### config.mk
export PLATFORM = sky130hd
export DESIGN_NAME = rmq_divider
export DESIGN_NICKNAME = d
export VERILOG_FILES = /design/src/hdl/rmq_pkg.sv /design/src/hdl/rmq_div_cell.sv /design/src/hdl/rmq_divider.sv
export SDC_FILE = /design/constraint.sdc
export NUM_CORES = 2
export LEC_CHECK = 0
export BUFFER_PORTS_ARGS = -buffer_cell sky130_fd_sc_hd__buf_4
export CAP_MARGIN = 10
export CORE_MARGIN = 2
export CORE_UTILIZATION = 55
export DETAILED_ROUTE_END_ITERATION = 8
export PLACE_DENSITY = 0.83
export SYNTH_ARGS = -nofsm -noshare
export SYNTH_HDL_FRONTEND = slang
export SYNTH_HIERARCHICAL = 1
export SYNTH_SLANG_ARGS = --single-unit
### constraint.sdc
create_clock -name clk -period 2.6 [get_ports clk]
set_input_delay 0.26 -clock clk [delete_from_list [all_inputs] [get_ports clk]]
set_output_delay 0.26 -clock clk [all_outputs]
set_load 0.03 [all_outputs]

--

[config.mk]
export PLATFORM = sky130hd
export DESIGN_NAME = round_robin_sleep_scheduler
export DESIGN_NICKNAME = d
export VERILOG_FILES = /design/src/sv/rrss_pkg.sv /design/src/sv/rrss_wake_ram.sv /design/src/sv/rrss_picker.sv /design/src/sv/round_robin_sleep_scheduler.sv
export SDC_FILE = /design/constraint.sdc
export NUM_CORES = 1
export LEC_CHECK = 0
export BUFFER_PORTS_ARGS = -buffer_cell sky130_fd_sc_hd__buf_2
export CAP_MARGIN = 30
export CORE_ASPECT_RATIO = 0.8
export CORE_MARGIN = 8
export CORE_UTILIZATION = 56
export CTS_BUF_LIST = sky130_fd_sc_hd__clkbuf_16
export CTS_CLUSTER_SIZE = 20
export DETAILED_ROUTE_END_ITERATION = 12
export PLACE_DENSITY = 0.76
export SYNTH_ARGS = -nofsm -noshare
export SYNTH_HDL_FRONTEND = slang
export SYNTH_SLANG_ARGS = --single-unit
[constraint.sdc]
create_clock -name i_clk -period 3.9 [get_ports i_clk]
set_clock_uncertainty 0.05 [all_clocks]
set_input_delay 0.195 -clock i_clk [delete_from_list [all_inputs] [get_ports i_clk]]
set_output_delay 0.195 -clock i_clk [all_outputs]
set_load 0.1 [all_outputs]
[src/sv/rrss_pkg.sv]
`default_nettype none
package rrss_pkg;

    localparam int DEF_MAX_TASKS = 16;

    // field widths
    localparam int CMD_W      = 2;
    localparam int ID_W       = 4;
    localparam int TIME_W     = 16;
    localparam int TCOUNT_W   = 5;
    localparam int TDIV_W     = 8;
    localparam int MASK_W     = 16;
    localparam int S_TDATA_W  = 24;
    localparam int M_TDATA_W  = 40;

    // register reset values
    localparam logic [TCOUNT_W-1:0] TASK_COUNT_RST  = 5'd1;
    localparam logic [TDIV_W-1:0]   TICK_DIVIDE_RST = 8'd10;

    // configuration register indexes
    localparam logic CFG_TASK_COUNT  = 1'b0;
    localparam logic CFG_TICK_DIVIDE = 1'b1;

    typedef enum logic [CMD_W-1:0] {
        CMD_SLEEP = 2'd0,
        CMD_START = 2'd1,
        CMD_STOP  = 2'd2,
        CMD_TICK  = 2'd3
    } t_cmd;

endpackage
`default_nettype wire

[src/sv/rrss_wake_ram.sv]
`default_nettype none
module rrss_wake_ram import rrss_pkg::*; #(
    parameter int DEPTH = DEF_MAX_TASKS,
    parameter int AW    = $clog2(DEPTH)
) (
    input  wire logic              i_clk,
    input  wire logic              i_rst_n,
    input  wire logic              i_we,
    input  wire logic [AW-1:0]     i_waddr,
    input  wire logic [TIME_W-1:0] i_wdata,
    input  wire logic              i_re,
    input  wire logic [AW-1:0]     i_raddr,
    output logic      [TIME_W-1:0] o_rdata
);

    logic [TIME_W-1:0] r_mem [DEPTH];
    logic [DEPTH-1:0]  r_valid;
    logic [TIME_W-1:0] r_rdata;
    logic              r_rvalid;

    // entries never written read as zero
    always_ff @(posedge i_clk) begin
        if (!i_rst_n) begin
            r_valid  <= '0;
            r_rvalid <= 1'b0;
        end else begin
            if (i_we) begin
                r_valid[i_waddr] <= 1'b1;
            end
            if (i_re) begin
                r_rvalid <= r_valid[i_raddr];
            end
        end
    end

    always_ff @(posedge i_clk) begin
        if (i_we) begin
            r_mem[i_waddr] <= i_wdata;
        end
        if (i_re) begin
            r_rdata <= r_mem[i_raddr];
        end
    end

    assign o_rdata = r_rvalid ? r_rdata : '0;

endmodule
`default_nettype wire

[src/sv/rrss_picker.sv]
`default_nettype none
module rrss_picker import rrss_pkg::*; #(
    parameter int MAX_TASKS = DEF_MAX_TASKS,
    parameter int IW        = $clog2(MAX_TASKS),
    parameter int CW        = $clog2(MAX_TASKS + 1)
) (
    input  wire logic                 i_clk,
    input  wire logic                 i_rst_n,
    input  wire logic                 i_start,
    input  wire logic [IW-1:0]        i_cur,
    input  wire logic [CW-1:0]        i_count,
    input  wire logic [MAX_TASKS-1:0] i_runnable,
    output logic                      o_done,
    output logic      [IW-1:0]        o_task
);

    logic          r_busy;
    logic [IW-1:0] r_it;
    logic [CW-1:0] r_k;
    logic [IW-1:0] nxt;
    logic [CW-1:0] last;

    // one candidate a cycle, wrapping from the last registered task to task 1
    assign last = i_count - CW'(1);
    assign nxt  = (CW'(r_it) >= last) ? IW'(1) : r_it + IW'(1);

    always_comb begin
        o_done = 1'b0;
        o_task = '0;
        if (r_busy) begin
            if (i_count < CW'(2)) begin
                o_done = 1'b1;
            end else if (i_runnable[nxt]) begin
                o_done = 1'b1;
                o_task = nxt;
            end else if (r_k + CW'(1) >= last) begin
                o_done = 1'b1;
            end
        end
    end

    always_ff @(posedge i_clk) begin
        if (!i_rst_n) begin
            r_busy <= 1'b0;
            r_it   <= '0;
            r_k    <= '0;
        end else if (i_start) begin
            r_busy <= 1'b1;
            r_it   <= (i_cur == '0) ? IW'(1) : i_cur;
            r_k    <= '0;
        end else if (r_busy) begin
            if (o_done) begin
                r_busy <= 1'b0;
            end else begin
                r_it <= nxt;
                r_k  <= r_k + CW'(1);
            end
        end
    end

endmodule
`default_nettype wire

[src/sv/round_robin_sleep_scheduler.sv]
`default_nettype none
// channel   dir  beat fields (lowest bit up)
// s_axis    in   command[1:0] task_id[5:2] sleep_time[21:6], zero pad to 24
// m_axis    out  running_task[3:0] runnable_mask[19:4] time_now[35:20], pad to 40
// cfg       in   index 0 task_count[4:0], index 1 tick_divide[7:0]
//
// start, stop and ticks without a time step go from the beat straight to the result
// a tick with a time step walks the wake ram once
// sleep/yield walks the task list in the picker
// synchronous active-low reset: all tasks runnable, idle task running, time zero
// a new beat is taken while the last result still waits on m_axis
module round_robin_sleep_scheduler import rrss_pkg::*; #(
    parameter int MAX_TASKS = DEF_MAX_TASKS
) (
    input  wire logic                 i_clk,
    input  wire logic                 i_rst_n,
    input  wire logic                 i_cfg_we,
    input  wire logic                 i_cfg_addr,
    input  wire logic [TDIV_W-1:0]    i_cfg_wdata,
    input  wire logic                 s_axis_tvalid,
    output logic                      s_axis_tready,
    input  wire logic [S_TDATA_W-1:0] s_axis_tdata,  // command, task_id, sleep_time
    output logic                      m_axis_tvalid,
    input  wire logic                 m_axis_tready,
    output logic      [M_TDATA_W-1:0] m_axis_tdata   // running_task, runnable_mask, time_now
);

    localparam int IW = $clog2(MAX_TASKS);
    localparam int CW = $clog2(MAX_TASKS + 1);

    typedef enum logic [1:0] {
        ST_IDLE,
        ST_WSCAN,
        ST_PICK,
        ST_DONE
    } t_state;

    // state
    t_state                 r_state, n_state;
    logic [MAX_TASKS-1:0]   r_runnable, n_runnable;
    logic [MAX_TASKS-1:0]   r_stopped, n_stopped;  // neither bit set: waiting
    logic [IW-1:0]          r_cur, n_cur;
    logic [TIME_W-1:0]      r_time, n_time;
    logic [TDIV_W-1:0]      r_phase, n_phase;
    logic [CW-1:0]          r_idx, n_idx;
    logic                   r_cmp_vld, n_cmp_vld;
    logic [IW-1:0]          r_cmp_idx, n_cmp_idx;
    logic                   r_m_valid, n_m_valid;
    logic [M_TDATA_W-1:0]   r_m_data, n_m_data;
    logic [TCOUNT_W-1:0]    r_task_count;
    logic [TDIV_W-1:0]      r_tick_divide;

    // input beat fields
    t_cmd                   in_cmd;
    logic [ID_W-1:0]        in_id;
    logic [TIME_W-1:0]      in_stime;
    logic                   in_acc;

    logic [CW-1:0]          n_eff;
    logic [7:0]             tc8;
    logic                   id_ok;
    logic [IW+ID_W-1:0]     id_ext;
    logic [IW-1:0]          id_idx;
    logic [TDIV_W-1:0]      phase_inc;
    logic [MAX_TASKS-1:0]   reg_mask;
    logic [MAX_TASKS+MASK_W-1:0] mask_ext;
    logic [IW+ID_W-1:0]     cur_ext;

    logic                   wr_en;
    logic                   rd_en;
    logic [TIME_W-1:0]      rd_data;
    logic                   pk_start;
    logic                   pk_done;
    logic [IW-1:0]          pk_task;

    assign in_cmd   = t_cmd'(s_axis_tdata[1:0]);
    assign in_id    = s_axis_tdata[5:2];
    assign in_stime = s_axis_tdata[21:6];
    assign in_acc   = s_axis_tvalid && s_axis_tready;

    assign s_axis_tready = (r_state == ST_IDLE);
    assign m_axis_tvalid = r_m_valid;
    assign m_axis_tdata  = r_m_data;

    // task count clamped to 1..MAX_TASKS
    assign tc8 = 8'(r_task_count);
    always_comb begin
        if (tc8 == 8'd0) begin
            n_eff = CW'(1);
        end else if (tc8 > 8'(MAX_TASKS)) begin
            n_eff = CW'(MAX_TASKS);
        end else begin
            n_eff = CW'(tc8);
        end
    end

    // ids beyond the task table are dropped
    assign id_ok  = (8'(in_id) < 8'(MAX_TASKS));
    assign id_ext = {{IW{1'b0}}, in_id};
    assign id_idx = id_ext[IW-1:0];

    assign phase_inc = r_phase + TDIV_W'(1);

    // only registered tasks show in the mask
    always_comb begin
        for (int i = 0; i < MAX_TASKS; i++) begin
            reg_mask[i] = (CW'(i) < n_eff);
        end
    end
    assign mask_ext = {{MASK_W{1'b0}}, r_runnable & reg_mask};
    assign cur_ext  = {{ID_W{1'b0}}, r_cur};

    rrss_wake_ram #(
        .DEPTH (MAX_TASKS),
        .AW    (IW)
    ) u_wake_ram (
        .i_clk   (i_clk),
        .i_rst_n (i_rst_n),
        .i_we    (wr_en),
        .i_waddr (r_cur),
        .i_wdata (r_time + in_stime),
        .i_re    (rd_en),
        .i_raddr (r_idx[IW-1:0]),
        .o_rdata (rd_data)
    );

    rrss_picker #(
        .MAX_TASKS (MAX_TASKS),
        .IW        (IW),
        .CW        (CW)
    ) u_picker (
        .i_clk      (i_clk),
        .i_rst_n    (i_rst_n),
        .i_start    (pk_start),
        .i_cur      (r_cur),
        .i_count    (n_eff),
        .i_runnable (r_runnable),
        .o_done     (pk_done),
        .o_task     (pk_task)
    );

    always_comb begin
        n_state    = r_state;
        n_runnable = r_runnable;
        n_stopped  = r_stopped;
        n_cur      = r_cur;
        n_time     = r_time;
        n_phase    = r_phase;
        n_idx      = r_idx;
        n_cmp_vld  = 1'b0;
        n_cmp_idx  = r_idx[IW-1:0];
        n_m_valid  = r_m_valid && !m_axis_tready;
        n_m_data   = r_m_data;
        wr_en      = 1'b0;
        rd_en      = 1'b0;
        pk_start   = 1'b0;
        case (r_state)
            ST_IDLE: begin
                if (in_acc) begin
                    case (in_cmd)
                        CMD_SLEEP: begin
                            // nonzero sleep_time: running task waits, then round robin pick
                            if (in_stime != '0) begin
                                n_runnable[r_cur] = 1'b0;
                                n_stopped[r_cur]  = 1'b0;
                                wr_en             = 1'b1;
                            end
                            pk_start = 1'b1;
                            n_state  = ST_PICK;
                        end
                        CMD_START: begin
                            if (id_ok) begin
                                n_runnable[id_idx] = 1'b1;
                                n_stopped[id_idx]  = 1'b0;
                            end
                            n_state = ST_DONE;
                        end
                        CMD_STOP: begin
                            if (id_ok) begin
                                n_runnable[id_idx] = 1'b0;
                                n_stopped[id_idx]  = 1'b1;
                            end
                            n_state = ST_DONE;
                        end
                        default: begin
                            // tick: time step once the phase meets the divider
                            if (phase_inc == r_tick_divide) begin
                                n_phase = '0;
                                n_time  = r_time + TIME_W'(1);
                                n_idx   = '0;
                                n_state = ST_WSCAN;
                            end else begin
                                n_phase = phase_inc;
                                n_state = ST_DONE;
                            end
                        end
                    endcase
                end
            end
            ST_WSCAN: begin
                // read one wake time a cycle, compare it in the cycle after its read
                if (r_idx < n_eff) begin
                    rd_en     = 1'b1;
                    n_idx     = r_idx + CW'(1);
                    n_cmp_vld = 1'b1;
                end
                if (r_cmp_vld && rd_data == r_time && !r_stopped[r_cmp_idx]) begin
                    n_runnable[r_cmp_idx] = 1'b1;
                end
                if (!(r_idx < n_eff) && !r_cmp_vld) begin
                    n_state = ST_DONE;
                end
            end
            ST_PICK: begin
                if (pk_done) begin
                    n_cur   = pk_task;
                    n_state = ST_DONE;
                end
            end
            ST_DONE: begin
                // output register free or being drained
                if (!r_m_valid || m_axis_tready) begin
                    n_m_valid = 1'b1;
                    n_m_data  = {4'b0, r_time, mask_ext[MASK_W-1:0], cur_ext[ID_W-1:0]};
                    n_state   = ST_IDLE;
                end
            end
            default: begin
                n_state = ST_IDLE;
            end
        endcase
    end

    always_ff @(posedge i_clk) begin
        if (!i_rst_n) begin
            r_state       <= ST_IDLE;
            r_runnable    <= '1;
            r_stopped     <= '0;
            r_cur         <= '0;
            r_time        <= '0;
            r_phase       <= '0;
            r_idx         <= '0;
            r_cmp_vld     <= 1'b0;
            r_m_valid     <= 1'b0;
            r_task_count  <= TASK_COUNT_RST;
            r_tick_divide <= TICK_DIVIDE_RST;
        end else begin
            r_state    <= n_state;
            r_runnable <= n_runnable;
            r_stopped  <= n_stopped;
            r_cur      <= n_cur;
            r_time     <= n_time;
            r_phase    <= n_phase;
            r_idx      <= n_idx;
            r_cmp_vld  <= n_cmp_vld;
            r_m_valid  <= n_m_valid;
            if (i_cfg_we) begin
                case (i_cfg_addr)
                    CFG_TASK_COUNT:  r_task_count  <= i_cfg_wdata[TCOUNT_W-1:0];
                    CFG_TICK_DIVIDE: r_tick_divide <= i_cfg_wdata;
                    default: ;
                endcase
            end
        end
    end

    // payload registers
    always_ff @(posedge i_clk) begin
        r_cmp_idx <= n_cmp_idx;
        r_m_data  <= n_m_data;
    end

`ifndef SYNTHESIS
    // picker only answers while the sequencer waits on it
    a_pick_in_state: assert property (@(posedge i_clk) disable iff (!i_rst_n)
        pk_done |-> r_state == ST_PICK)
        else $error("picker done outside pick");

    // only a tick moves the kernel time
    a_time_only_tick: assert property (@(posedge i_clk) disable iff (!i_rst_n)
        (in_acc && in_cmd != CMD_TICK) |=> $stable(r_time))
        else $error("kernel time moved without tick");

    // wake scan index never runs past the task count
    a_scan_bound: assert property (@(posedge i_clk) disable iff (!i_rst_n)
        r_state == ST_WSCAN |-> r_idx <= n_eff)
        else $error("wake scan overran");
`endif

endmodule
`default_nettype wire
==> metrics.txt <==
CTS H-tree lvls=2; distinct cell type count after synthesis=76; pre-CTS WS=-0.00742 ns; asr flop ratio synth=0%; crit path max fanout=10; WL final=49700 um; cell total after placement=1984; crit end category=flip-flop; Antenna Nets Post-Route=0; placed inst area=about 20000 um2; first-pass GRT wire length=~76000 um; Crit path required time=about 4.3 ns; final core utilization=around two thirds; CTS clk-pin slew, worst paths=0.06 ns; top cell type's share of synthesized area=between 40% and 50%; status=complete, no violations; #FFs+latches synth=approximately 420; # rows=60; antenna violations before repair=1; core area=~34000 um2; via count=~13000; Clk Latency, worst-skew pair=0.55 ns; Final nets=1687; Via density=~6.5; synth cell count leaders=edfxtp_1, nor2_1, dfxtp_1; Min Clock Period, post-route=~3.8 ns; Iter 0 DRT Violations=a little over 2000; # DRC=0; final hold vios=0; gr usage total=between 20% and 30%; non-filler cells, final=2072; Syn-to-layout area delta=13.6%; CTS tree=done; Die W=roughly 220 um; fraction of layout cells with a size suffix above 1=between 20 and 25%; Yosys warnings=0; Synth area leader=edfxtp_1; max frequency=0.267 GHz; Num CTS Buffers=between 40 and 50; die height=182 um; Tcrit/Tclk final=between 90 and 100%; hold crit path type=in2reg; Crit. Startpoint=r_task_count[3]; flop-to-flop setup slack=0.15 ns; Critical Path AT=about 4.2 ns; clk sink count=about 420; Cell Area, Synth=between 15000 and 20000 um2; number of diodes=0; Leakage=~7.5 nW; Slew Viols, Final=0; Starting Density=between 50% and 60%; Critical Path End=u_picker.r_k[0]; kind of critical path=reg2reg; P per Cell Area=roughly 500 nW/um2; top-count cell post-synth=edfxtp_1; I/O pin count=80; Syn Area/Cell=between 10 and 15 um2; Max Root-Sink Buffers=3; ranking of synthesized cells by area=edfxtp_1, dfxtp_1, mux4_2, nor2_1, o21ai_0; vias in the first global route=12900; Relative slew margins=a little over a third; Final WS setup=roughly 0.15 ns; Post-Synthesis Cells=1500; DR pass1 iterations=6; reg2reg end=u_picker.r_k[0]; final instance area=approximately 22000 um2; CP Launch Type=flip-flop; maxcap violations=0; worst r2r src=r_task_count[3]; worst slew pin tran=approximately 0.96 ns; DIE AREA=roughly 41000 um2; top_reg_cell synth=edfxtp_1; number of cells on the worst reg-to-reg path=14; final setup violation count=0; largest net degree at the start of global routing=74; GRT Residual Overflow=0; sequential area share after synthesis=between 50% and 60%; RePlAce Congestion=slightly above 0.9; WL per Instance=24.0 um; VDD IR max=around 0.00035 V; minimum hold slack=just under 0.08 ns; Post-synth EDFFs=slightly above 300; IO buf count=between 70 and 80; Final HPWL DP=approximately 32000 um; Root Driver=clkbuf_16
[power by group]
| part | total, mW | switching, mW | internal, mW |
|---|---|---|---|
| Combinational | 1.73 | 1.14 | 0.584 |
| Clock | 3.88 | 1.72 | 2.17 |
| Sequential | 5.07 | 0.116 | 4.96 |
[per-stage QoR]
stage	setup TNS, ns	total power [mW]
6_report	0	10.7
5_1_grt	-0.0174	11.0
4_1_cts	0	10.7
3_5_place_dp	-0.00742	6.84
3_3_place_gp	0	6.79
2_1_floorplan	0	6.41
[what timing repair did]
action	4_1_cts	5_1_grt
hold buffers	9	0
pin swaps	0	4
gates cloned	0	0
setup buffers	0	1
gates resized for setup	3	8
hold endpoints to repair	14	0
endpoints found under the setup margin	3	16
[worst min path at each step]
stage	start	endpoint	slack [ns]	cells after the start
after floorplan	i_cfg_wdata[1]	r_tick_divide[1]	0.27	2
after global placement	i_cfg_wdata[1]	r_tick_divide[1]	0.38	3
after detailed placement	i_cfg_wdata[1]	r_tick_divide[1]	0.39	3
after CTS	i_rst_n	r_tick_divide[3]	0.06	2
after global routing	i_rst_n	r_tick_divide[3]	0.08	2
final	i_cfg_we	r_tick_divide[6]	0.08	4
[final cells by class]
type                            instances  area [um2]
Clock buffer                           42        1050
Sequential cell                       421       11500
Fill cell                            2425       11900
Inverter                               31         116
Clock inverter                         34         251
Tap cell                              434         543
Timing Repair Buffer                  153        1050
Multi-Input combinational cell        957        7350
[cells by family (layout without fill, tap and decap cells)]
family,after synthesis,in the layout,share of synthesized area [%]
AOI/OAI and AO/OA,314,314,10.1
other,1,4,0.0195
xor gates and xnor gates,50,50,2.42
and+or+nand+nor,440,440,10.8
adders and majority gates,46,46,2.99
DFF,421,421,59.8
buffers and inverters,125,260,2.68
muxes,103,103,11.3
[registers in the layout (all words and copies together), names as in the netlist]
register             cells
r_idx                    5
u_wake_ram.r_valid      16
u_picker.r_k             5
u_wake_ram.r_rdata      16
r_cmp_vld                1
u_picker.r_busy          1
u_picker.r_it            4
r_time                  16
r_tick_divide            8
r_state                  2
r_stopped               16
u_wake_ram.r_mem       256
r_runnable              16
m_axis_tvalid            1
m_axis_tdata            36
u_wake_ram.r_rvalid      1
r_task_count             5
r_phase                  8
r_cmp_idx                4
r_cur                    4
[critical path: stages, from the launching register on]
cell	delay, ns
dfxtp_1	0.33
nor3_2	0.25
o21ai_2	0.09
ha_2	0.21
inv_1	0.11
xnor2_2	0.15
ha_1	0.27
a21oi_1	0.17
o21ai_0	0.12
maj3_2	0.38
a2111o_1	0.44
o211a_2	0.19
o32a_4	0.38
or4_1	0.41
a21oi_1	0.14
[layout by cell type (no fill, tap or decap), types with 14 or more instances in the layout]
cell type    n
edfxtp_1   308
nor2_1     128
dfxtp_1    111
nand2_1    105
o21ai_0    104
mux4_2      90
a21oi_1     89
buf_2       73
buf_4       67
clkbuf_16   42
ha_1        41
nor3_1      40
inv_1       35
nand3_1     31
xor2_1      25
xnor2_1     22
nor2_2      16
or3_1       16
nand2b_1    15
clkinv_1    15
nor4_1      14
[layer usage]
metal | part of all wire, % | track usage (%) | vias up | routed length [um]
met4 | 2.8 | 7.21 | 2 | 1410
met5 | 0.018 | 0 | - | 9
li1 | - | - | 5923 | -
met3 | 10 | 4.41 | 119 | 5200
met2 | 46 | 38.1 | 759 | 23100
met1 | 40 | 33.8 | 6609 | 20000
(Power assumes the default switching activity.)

WORK ITEM: Scan the entries above for the word "disable", then copy every line in which it occurs.

RESPONSE TO THE TASK:
    a_pick_in_state: assert property (@(posedge i_clk) disable iff (!i_rst_n)
    a_time_only_tick: assert property (@(posedge i_clk) disable iff (!i_rst_n)
    a_scan_bound: assert property (@(posedge i_clk) disable iff (!i_rst_n)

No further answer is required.